I can’t even put to words why my apprication for Rails continued to grow, some of the closest devs around me had moved on completely to javascript frameworks and were creating some cool things. Heroku began shifting apps from Rails to Ember.js, so it was up to me to make growth happen.

Showing up was half the battle

Like anything, in the beginning, the biggest challenge was simply getting up and putting myself in front of the computer. Life is busy. Even while on paternity leave the day to day challenges of wrangling (now two) kids, attending routene social events, etc. makes it easier to sit down and watch tv than sitting down infront of the computer. There were days filled with motivation, where I’d sit down for a few commits and find myself working for hours, and other days were more of a struggle, where all I could manage was to update gems and keep the apps running. But I continued to show up. And what I realized was that the act of showing up, day in and day out, became easier and easier as time went on. It was about discipline and consistency..

The growth was not always obvious

In the midst of daily commits, it was sometimes hard to see the progress. Growth often felt subtle. But then I’d look back at the code I wrote in the first few weeks, and I could see just how far I had come. Concepts that were once confusing became natural. Things that used to take me hours now took me much less time.

What started as me learning Rails, strengthened my Ruby, which then led to me questioning why am I using things like MySQL and what does this Postgresql have to offer. Slowly every area of my developement began to grow. I noticed that even while going back to work on older PHP apps I had new insights on how to make them better. (Or I just replaced them with Rails apps).
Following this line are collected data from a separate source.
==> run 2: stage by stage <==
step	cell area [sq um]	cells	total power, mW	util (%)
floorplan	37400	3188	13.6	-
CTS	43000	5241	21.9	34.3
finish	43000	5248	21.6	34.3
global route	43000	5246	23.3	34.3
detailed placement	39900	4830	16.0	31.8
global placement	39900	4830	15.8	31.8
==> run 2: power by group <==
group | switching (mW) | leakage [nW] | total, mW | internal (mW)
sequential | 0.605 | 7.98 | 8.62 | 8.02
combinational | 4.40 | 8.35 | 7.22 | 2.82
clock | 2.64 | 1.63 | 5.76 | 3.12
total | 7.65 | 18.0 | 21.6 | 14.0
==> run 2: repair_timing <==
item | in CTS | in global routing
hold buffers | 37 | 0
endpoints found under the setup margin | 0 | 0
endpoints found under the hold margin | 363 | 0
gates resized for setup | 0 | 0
**src/design/brtp_pkg.sv**
```systemverilog
// ----------------------------------------------------------------------------
// Bearing range turn planner package
// Widths, constants, the arctangent table and the pipeline word type.
// ----------------------------------------------------------------------------
package brtp_pkg;

  localparam int COORD_BITS    = 16;
  localparam int CORDIC_STAGES = 16;

  localparam int FIELD_W  = 16;
  localparam int DIFF_W   = COORD_BITS + 1;
  localparam int FRAC_W   = 16;
  localparam int CW       = DIFF_W + FRAC_W + 2;
  localparam int ACC_W    = 32;
  localparam int ROOT_W   = COORD_BITS + 1;
  localparam int SQRT_STEPS = ROOT_W;
  localparam int S_W      = 2 * SQRT_STEPS;
  localparam int REM_W    = ROOT_W + 3;
  localparam int NSTEP    = (CORDIC_STAGES > SQRT_STEPS) ? CORDIC_STAGES : SQRT_STEPS;
  localparam int TABLE_LEN = 24;

  localparam int ANGLE_W = 16;
  localparam int DIST_W  = 17;
  localparam int TURN_W  = 11;
  localparam int PHASE_W = 24;

  localparam int CFG_IDX_W  = 2;
  localparam int CFG_DATA_W = 16;
  localparam int TQ_W       = 10;
  localparam int DQ_W       = 16;

  localparam logic [CFG_IDX_W-1:0] REG_USE_HEADING = 2'd0;
  localparam logic [CFG_IDX_W-1:0] REG_TURN_SCALE  = 2'd1;
  localparam logic [CFG_IDX_W-1:0] REG_DRIVE_SCALE = 2'd2;

  localparam logic [TQ_W-1:0] TURN_SCALE_RST  = 10'd538;
  localparam logic [DQ_W-1:0] DRIVE_SCALE_RST = 16'd128;

  localparam logic [ANGLE_W-1:0] HDG_QUARTER = 16'd9000;
  localparam logic [ANGLE_W-1:0] HDG_WRAP    = 16'd45000;
  localparam logic [ANGLE_W-1:0] FULL_TURN   = 16'd36000;

  localparam logic [ACC_W-1:0] HALF_TURN_ACC = 32'h8000_0000;

  // Reciprocals for exact division of bounded values by 25 and by 5.
  localparam logic [16:0] RECIP25   = 17'd83887;
  localparam int          RECIP25_K = 21;
  localparam logic [25:0] RECIP5A   = 26'd53687092;
  localparam int          RECIP5A_K = 28;
  localparam logic [26:0] RECIP5B   = 27'd107374183;
  localparam int          RECIP5B_K = 29;

  typedef struct packed {
    logic                    vld;
    logic                    zero;
    logic [ANGLE_W-1:0]      math;
    logic signed [CW-1:0]    x;
    logic signed [CW-1:0]    y;
    logic [ACC_W-1:0]        acc;
    logic [S_W-1:0]          s;
    logic [REM_W-1:0]        rem;
    logic [ROOT_W-1:0]       root;
  } brtp_word_t;

  // atan(2^-i) in units where a full turn is 2^32.
  function automatic logic [ACC_W-1:0] atan_turn(input logic [4:0] idx);
    logic [ACC_W-1:0] v;
    unique case (idx)
      5'd0:  v = 32'h20000000;
      5'd1:  v = 32'h12E4051E;
      5'd2:  v = 32'h09FB385B;
      5'd3:  v = 32'h051111D4;
      5'd4:  v = 32'h028B0D43;
      5'd5:  v = 32'h0145D7E1;
      5'd6:  v = 32'h00A2F61E;
      5'd7:  v = 32'h00517C55;
      5'd8:  v = 32'h0028BE53;
      5'd9:  v = 32'h00145F2F;
      5'd10: v = 32'h000A2F98;
      5'd11: v = 32'h000517CC;
      5'd12: v = 32'h00028BE6;
      5'd13: v = 32'h000145F3;
      5'd14: v = 32'h0000A2FA;
      5'd15: v = 32'h0000517D;
      5'd16: v = 32'h000028BE;
      5'd17: v = 32'h0000145F;
      5'd18: v = 32'h00000A30;
      5'd19: v = 32'h00000518;
      5'd20: v = 32'h0000028C;
      5'd21: v = 32'h00000146;
      5'd22: v = 32'h000000A3;
      5'd23: v = 32'h00000051;
      default: v = '0;
    endcase
    return v;
  endfunction

endpackage

```
**src/design/brtp_front.sv**
```systemverilog
// ----------------------------------------------------------------------------
// Bearing range turn planner front end
// Differences, heading conversion, squares and CORDIC pre-rotation.
// ----------------------------------------------------------------------------
module brtp_front
  import brtp_pkg::*;
(
  input  logic               clk,
  input  logic               rst_n,
  input  logic               en,
  input  logic               in_vld,
  input  logic [FIELD_W-1:0] cur_x,
  input  logic [FIELD_W-1:0] cur_y,
  input  logic [FIELD_W-1:0] hdg,
  input  logic [FIELD_W-1:0] tgt_x,
  input  logic [FIELD_W-1:0] tgt_y,
  output brtp_word_t         word_out
);

  logic                     v1_r, v2_r, v3_r;
  logic signed [DIFF_W-1:0] dx_r, dy_r, dx_nxt, dy_nxt;
  logic [ANGLE_W-1:0]       m1_r, m2_r, m1_nxt;
  logic [COORD_BITS-1:0]    adx, ady;
  logic signed [DIFF_W-1:0] ndx, ndy;
  logic [2*COORD_BITS-1:0]  sqx_r, sqy_r;
  logic signed [CW-1:0]     x2_r, y2_r;
  logic [ACC_W-1:0]         acc2_r;
  logic                     zero2_r;
  brtp_word_t               w3_r, w3_nxt;

  // Stage one: coordinate differences and the math angle of the heading.
  always_comb begin
    dx_nxt = $signed({tgt_x[COORD_BITS-1], tgt_x[COORD_BITS-1:0]})
           - $signed({cur_x[COORD_BITS-1], cur_x[COORD_BITS-1:0]});
    dy_nxt = $signed({tgt_y[COORD_BITS-1], tgt_y[COORD_BITS-1:0]})
           - $signed({cur_y[COORD_BITS-1], cur_y[COORD_BITS-1:0]});
    if (hdg <= HDG_QUARTER) begin
      m1_nxt = HDG_QUARTER - hdg;
    end else if (hdg > HDG_WRAP) begin
      m1_nxt = hdg - HDG_WRAP;
    end else begin
      m1_nxt = HDG_WRAP - hdg;
    end
  end

  // Stage two: magnitudes squared and the vector folded into the right half plane.
  always_comb begin
    ndx = dx_r[DIFF_W-1] ? -dx_r : dx_r;
    ndy = dx_r[DIFF_W-1] ? -dy_r : dy_r;
    adx = ndx[COORD_BITS-1:0];
    ady = dy_r[DIFF_W-1] ? COORD_BITS'(-dy_r) : dy_r[COORD_BITS-1:0];
  end

  // Stage three: sum of squares feeds the square root.
  always_comb begin
    w3_nxt      = '0;
    w3_nxt.vld  = v2_r;
    w3_nxt.zero = zero2_r;
    w3_nxt.math = m2_r;
    w3_nxt.x    = x2_r;
    w3_nxt.y    = y2_r;
    w3_nxt.acc  = acc2_r;
    w3_nxt.s    = S_W'(sqx_r) + S_W'(sqy_r);
  end

  always_ff @(posedge clk) begin
    if (!rst_n) begin
      v1_r <= 1'b0;
      v2_r <= 1'b0;
      v3_r <= 1'b0;
    end else if (en) begin
      v1_r <= in_vld;
      v2_r <= v1_r;
      v3_r <= v2_r;
    end
  end

  always_ff @(posedge clk) begin
    if (en) begin
      dx_r    <= dx_nxt;
      dy_r    <= dy_nxt;
      m1_r    <= m1_nxt;
      m2_r    <= m1_r;
      sqx_r   <= adx * adx;
      sqy_r   <= ady * ady;
      x2_r    <= $signed({{(CW-DIFF_W-FRAC_W){ndx[DIFF_W-1]}}, ndx, {FRAC_W{1'b0}}});
      y2_r    <= $signed({{(CW-DIFF_W-FRAC_W){ndy[DIFF_W-1]}}, ndy, {FRAC_W{1'b0}}});
      acc2_r  <= dx_r[DIFF_W-1] ? HALF_TURN_ACC : '0;
      zero2_r <= (dx_r == '0) && (dy_r == '0);
      w3_r    <= w3_nxt;
    end
  end

  always_comb begin
    word_out     = w3_r;
    word_out.vld = v3_r;
  end

endmodule

```
**config.mk**
```make
export PLATFORM = sky130hd
export DESIGN_NAME = brtp_front
export DESIGN_NICKNAME = d
export VERILOG_FILES = /design/src/design/brtp_pkg.sv /design/src/design/brtp_front.sv
export SDC_FILE = /design/constraint.sdc
export NUM_CORES = 1
export LEC_CHECK = 0
export ABC_CLOCK_PERIOD_IN_PS = 14100
export BUFFER_PORTS_ARGS = -buffer_cell sky130_fd_sc_hd__buf_2
export CAP_MARGIN = 40
export CORE_AREA = 2 2 214 216
export CTS_BUF_LIST = sky130_fd_sc_hd__clkbuf_16
export DETAILED_ROUTE_END_ITERATION = 10
export DIE_AREA = 0 0 216 218
export PLACE_DENSITY = 0.8
export SLEW_MARGIN = 30
export SYNTH_ARGS = -nofsm -noshare
export SYNTH_HDL_FRONTEND = slang
export SYNTH_SLANG_ARGS = --single-unit
```
**constraint.sdc**
```tcl
create_clock -name clk -period 14.1 [get_ports clk]
set_clock_uncertainty 0.2 [all_clocks]
set_input_delay 0.705 -clock clk [delete_from_list [all_inputs] [get_ports clk]]
set_output_delay 0.705 -clock clk [all_outputs]
set_load 0.05 [all_outputs]
```
==> flow_metrics.env <==
export IMPL_status="finished, final reports clean"
export IMPL_crit_family="adder cells"
export IMPL_syn_area_sq_um=26600
export IMPL_reg2regPathDepth=30
export IMPL_max_slew_margin_rel_pct=45.98
export IMPL_post_dp_hpwl_um=47930
export IMPL_clock_root_buffer="clkbuf_16"
export IMPL_yosysTopAreaCell="edfxtp_1"
export IMPL_slowest_delay_ns=0.69
export IMPL_start_util_pct=59.25
export IMPL_hold_violations=0
export IMPL_pin_count=275
export IMPL_final_setup_viol_count=0
export IMPL_fp_dieArea_sq_um=47090
export IMPL_drtAntennaViolNets=0
export IMPL_diodes=0
export IMPL_area_growth_synth_to_final_pct=8.406
export IMPL_cts_hold_buf=0
export IMPL_clock_sinks=250
export IMPL_critical_path_class="reg -> reg"
export IMPL_grt_pass1_wl_um=97520
export IMPL_port_buffers=173
export IMPL_wire_per_inst_um=17.60
export IMPL_clk_pin_slew_ns=0.06
export IMPL_std_cell_rows=78
export IMPL_ys_flop_type="edfxtp_1"
export IMPL_synth_top_cell_area_share_pct=27.88
export IMPL_tritoncts="yes"
export IMPL_cap_viol_max_count=0
export IMPL_final_nets=3456
export IMPL_via_per_inst=5.434
export IMPL_vias=18514
export IMPL_start_kind="register"
export IMPL_async_flop_share_pct=0
export IMPL_first_pass_iters=5
export IMPL_cts_setup_buffers=0
export IMPL_r2r_end="sqy_r[28]"
export IMPL_die_w_um=216
export IMPL_final_cells=3407
export IMPL_clk_latency_ns=0.59
export IMPL_drive_gt1_share_pct=10.51
export IMPL_grt_max_degree=100
export IMPL_fin_crit_sh_pct=65.42
export IMPL_synth_cells=2600
export IMPL_pre_cts_slack_ns=4.950
export IMPL_setup_ws_ns=4.876
export IMPL_synth_area_leaders="edfxtp_1 (28%), fa_1 (25%), ha_1 (12%)"
export IMPL_worstPathArrival_ns=9.35
export IMPL_core_sq_um=44890
export IMPL_ff2ff_setup_slack_ns=4.88
export IMPL_grt_setup_unrepaired="false"
export IMPL_worst_slew_pin_slew_ns=0.8086
export IMPL_worstHoldStart="hdg[0]"
export IMPL_ys_ff_latch=250
export IMPL_hold_end="m1_r[0]"
export IMPL_path_buf_inv=5
export IMPL_grt_overflow=0
export IMPL_hold_class="in -> reg"
export IMPL_multi_input_area_sq_um=16550
export IMPL_synth_edf_count=247
export IMPL_cp_slowest_cell="o31ai_1"
export IMPL_grt_util_all_layers_pct=26.10
export IMPL_cp_data_required_time_ns=14.23
export IMPL_first_iter_violations=1337
export IMPL_synth_avg_cell_area_sq_um=10.23
export IMPL_fin_setup_tns_ns=0
export IMPL_wirelength_um=59960
export IMPL_drv_slew=0
export IMPL_fmax_ghz=0.1084
export IMPL_seq_area_sq_um=7477
export IMPL_cts_resized=0
export IMPL_post_route_drc_count=0
export IMPL_yosys_warnings=0
export IMPL_path_max_fanout=18
export IMPL_antenna_found_initial=2
export IMPL_clockBufferDepth=3
export IMPL_end_kind="register"
export IMPL_rr_startpoint="dy_r[0]"
export IMPL_yosys_cell_types_count=86
export IMPL_hold_depth=1
export IMPL_dieHeight_um=218
export IMPL_final_min_clock_period_ns=9.224
export IMPL_gp_congestion=0.9630
export IMPL_first_global_vias=19391
export IMPL_htree_levels=1
export IMPL_seq_area_frac_synth_pct=28.11
export IMPL_crit_top_cell="fa_1"
export IMPL_dpl_cell_count=3352
export IMPL_num_fill_cells=3568
export IMPL_numCtsBuffers=29
placed cells by master (no fill, tap or decap), drive strengths merged, types with 45 or more instances in the layout:
cell / count
fa: 326
o21ai: 69
xor2: 57
a21o: 45
xnor2: 112
nand2: 244
nor2: 183
conb: 101
edfxtp: 247
inv: 528
buf: 199
ha: 262
a21oi: 103
registers in the layout, indices dropped and copies added, names as in the netlist, 16 cells and up:
register,flops
dx_r,17
dy_r,17
m1_r,16
m2_r,16
sqx_r,31
sqy_r,31
word_out,85
x2_r,16
y2_r,16
cell families after synthesis:
group | synth area share, %
buffers and inverters | 11.12
adders and majority gates | 36.86
and+or+nand+nor | 9.770
AOI/OAI and AO/OA | 8.119
DFF | 28.11
xor gates and xnor gates | 5.819
muxes | 0.1929
other | 0.01410
through the flow:
stage	cell area [sq um]	utilization, %	hold WS [ns]
after floorplan	26970	-	0.2003
after global placement	27800	61.91	0.2008
after detailed placement	27860	62.05	0.2045
after CTS	28830	64.21	0.1083
after global routing	28840	64.23	0.1153
final	28840	64.23	0.1326
worst register-to-register path: cells and delay by family, from the launching register on:
family                   cells  cell delay (ns)
adder cells (fa/ha/maj)      8             3.47
AND/OR/NAND/NOR             10             2.40
flip-flops                   1             0.48
XOR/XNOR                     3             0.67
buffers and inverters        5             0.61
AO/OA/AOI/OAI                4             1.14
Yosys cell counts, drive strengths merged (3+ instances only):
master,number
mux2i,4
o31ai,11
o22ai,4
and3,5
a21oi,103
edfxtp,247
o211a,3
clkinv,8
o211ai,9
a21boi,9
a21o,45
a31o,5
o21bai,13
a311oi,3
dfxtp,3
and2,9
or3,7
nand3,27
fa,326
ha,262
clkbuf,34
xnor2,112
nand4,9
nor3,29
or2,7
a31oi,12
nand2,244
nand2b,17
buf,113
inv,519
nor2b,18
nor2,183
xor2,57
o21ai,69
o31a,3
nor4,6
nand3b,3
a211o,5
o21a,12
or4,6
nor3b,6
a211oi,13
worst max-delay path by stage:
stage / startpoint / endpoint / slack, ns / cells after the start
after floorplan: dy_r[0] / sqy_r[30] / 5.81 / 28
after global placement: dy_r[0] / sqy_r[30] / 5.34 / 29
after detailed placement: dy_r[0] / sqy_r[28] / 4.95 / 29
after CTS: dy_r[0] / sqy_r[28] / 4.93 / 29
after global routing: dy_r[0] / sqy_r[28] / 4.49 / 30
final: dy_r[0] / sqy_r[28] / 4.88 / 30
layout make-up:
class	instances	area share, %
repair buffers	200	3.827
inverters	527	6.886
clock buffers	29	2.517
multi-input cells	1776	57.39
well taps	600	2.603
clock inverters	25	0.8461
flip-flops and latches	250	25.93
layer usage:
metal  part of all wire (%)  vias to the layer above  global-route usage, %
li1                       -                     8552                      -
met1                     41                     9057                  34.21
met2                     48                      752                  44.13
met3                    7.8                      149                  4.435
met4                    3.3                        4                  9.110
met5                  0.060                        -                      0
Power is left out: the tool's default activity adds up to more than one toggle a clock period on the data nets, which glitch-free logic cannot reach.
The discipline of daily development made me a better not because it magically imparted genius-level insights, but because it forced me to work away at my weaknesses one day or commit at a time. Each commit, no matter how small, was a reminder that I was getting better. And when I look back, the overall effects are forever motivating.

Building a habit, creating confidence

By committing code every day, I built a habit. It didn’t matter if I was tired, on vacation, or struggling through a busy schedule—I still wrote code. Over time, this discipline had a profound effect on my confidence. I found myself more willing to take on challenges that seemed daunting, knowing I could tackle them piece by piece.

The most valuable outcome wasn’t just becoming better at coding, but becoming more confident in my ability to learn and adapt. That confidence spread beyond just software development. I became more patient with myself and more open to other challenges that required persistence.

It has its costs

I will say each day came with a cost. There were times when I was choosing to head downstairs and push code vs spending the time with my girls or getting something else done around the house. Those that know, know, my three girls are the most joyous part of every day. There were events I’d choose not to attend because I had a feature or pull-request waiting, moments that I missed potentially. We choose to invest our time each and every day, this last year I invested in development and hope that its return will follow.

A year later: what’s next?

Now that the year is complete, I will tell you that this coding-challenge was an incredible season of growth. I’m in no way an expert at rails, or any development language for that matter, however, I’m even more confident that with time I can learn any of them. Moving forward, I’m not sure if I’ll push code each and every day, but not because I don’t have software to ship, but because I have additional lessons to learn. Not all of them in the digital world.

I will tell you that I’m getting closer to shipping a new app for Search and Recovery Dive teams (like ours), and this excites (and terrifies me). I have also purchased rookieonrails.com and hope to document some of my successes and failures as I continue to design and develop.